• _Task details_
Copy exactly the stretch of data below from the line with "XOR/XNOR: 77 / 77 / 0.0201" through the line with "met5 | 0 | 27", including both of those lines.

• _Entries provided_
Content starts
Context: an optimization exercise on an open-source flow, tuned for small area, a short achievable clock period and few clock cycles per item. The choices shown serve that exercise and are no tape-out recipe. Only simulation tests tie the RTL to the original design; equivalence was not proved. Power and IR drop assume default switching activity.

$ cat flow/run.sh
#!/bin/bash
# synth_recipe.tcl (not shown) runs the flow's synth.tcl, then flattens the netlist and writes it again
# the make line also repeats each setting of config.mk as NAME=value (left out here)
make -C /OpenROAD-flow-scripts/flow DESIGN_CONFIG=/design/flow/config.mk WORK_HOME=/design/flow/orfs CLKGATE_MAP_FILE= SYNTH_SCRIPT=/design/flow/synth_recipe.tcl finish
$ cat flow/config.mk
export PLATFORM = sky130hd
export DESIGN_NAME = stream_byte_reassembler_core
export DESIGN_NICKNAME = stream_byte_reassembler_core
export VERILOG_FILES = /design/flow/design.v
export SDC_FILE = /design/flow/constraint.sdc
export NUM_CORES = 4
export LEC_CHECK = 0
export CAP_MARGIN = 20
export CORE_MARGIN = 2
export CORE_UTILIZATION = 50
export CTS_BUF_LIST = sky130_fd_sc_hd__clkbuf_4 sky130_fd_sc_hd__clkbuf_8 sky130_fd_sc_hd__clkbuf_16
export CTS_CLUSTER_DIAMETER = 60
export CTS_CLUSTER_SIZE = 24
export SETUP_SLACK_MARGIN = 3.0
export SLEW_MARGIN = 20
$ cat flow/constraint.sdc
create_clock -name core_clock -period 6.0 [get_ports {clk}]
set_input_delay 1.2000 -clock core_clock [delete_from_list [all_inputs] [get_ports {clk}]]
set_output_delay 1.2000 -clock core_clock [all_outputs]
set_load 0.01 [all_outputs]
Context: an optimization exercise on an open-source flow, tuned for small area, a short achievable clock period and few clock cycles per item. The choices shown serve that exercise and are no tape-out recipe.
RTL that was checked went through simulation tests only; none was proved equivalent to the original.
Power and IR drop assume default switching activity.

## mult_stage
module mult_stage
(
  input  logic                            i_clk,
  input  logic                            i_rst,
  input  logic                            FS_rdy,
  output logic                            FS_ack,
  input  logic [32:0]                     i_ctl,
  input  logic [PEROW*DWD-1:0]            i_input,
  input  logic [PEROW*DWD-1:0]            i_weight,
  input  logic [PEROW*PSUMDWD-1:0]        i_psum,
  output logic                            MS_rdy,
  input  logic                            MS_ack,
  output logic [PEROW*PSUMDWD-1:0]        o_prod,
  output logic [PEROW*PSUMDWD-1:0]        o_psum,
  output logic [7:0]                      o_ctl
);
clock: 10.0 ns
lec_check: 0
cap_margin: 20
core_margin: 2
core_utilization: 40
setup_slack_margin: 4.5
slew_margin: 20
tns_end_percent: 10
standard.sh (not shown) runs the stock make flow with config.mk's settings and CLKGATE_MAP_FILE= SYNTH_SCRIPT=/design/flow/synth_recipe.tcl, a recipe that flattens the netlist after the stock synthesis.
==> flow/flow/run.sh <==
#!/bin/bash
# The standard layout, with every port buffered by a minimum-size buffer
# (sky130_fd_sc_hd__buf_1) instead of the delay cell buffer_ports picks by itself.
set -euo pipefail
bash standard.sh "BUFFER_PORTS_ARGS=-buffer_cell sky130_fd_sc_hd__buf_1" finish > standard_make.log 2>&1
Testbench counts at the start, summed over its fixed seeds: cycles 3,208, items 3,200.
Content ends
Content starts
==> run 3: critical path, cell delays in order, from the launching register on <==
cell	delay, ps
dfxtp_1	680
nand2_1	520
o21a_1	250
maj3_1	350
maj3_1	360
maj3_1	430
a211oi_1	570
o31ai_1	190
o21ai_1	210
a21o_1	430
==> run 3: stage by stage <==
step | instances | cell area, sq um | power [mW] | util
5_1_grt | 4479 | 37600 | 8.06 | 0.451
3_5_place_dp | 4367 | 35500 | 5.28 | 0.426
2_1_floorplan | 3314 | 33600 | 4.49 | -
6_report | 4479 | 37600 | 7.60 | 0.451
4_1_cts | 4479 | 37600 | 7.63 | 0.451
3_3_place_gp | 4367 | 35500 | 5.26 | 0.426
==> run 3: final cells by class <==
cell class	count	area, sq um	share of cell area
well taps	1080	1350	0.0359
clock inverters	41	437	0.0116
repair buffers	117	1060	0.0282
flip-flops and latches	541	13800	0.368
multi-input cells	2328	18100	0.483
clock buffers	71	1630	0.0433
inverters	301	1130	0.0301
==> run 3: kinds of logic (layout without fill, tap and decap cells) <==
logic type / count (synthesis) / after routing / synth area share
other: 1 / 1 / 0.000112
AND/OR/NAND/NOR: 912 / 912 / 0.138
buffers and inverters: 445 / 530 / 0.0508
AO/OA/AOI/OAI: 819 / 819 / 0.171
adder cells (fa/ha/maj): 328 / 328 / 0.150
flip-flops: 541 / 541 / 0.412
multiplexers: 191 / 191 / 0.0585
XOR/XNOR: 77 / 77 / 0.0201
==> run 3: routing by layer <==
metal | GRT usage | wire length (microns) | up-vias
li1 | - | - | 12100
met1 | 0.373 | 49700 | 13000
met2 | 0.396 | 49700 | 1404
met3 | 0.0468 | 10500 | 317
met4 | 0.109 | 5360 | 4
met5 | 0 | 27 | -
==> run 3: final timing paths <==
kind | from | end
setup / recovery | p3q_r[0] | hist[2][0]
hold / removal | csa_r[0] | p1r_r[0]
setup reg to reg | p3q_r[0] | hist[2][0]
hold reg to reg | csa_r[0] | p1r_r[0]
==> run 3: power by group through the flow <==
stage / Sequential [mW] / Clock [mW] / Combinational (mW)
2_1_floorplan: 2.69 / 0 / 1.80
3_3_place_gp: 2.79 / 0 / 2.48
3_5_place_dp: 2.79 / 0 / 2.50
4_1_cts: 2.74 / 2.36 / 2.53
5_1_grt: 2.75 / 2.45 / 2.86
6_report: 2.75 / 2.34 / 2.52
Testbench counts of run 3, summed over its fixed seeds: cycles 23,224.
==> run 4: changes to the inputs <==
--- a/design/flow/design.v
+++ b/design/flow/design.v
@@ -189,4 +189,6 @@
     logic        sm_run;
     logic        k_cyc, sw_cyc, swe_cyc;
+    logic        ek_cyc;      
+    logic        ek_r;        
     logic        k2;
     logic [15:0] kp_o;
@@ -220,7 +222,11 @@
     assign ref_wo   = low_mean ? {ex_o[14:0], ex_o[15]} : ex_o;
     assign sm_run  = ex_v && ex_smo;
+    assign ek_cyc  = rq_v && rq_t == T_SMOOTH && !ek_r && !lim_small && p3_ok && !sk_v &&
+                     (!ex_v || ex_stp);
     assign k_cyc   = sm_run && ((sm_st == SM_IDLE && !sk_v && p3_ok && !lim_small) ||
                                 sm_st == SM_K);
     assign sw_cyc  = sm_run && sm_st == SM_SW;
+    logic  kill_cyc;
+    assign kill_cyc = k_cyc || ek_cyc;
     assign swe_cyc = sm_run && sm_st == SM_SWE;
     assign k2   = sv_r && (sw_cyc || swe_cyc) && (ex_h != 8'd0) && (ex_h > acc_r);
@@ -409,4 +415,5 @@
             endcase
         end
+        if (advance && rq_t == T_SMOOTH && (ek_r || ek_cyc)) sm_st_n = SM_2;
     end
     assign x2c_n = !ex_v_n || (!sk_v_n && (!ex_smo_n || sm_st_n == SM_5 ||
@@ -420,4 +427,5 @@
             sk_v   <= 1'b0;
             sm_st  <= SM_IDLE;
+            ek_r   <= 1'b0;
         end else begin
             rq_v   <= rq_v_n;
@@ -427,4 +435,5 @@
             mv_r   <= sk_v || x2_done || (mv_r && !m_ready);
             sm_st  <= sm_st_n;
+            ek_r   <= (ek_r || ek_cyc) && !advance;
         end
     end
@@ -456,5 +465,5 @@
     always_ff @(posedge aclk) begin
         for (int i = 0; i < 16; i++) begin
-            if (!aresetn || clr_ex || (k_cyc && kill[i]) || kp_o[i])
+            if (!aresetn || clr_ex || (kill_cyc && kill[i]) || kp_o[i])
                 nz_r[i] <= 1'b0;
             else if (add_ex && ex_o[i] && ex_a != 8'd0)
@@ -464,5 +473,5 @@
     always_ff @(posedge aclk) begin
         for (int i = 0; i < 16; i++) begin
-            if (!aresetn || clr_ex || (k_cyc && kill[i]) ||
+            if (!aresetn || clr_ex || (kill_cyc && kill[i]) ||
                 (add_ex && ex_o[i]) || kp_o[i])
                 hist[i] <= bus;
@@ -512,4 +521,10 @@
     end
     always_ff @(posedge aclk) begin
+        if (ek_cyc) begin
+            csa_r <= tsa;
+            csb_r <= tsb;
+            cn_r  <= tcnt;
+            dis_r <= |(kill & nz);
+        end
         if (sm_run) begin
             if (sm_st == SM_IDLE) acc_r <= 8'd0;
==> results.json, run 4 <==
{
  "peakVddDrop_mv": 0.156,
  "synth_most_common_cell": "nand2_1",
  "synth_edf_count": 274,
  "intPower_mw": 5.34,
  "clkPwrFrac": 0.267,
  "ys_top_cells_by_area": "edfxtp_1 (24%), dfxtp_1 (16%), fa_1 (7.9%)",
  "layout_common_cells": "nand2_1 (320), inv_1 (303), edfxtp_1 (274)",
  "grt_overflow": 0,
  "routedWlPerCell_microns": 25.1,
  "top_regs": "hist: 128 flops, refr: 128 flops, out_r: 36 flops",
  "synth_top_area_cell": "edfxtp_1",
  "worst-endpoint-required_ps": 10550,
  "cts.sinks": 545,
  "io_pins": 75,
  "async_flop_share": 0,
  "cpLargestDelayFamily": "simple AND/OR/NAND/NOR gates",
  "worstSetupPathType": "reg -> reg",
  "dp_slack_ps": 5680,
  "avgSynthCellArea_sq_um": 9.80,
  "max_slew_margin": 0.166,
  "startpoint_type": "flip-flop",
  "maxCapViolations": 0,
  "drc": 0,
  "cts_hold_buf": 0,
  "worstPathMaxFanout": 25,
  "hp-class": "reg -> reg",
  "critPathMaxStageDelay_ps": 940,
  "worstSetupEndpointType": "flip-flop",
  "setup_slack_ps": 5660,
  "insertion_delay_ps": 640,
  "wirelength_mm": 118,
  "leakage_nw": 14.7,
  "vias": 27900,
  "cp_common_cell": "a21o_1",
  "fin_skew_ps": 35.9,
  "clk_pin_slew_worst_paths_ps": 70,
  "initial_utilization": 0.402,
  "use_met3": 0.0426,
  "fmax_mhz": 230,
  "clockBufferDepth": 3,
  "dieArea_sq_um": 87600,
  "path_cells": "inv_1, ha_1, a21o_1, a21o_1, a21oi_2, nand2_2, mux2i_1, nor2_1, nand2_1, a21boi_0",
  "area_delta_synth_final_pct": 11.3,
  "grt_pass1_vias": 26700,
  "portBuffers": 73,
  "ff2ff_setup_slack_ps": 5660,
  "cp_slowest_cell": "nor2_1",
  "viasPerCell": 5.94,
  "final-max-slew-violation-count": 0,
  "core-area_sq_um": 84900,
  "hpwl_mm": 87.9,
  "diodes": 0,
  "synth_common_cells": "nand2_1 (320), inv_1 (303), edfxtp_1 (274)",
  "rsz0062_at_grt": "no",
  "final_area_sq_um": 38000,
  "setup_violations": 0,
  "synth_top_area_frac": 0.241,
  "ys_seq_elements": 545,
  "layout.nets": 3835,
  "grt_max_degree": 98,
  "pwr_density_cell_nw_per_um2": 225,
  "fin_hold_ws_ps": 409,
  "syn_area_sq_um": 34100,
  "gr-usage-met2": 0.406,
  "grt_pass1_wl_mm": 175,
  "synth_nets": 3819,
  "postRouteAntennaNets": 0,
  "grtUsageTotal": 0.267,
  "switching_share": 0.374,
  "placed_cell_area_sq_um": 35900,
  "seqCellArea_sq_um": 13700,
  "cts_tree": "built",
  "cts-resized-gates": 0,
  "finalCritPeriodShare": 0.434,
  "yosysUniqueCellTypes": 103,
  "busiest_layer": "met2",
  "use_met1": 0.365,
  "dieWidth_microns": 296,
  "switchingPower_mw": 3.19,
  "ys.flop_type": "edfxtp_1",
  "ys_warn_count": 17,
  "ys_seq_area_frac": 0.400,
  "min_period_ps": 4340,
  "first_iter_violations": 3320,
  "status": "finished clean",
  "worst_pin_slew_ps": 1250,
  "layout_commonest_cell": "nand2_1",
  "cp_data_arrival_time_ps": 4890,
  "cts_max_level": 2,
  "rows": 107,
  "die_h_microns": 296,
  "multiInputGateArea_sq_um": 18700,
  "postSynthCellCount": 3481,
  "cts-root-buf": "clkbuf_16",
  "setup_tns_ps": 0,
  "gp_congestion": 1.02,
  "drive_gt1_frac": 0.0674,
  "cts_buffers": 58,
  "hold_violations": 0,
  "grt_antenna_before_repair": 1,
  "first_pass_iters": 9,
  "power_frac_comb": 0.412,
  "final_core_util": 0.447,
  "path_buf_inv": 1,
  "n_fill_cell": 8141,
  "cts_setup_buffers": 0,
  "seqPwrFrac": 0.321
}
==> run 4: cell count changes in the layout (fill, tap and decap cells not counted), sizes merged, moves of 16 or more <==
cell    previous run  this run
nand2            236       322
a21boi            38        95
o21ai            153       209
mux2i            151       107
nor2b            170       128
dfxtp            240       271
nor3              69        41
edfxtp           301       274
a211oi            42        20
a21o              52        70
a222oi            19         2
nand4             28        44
Content ends
• _Problem solution_
XOR/XNOR: 77 / 77 / 0.0201
==> run 3: routing by layer <==
metal | GRT usage | wire length (microns) | up-vias
li1 | - | - | 12100
met1 | 0.373 | 49700 | 13000
met2 | 0.396 | 49700 | 1404
met3 | 0.0468 | 10500 | 317
met4 | 0.109 | 5360 | 4
met5 | 0 | 27 | -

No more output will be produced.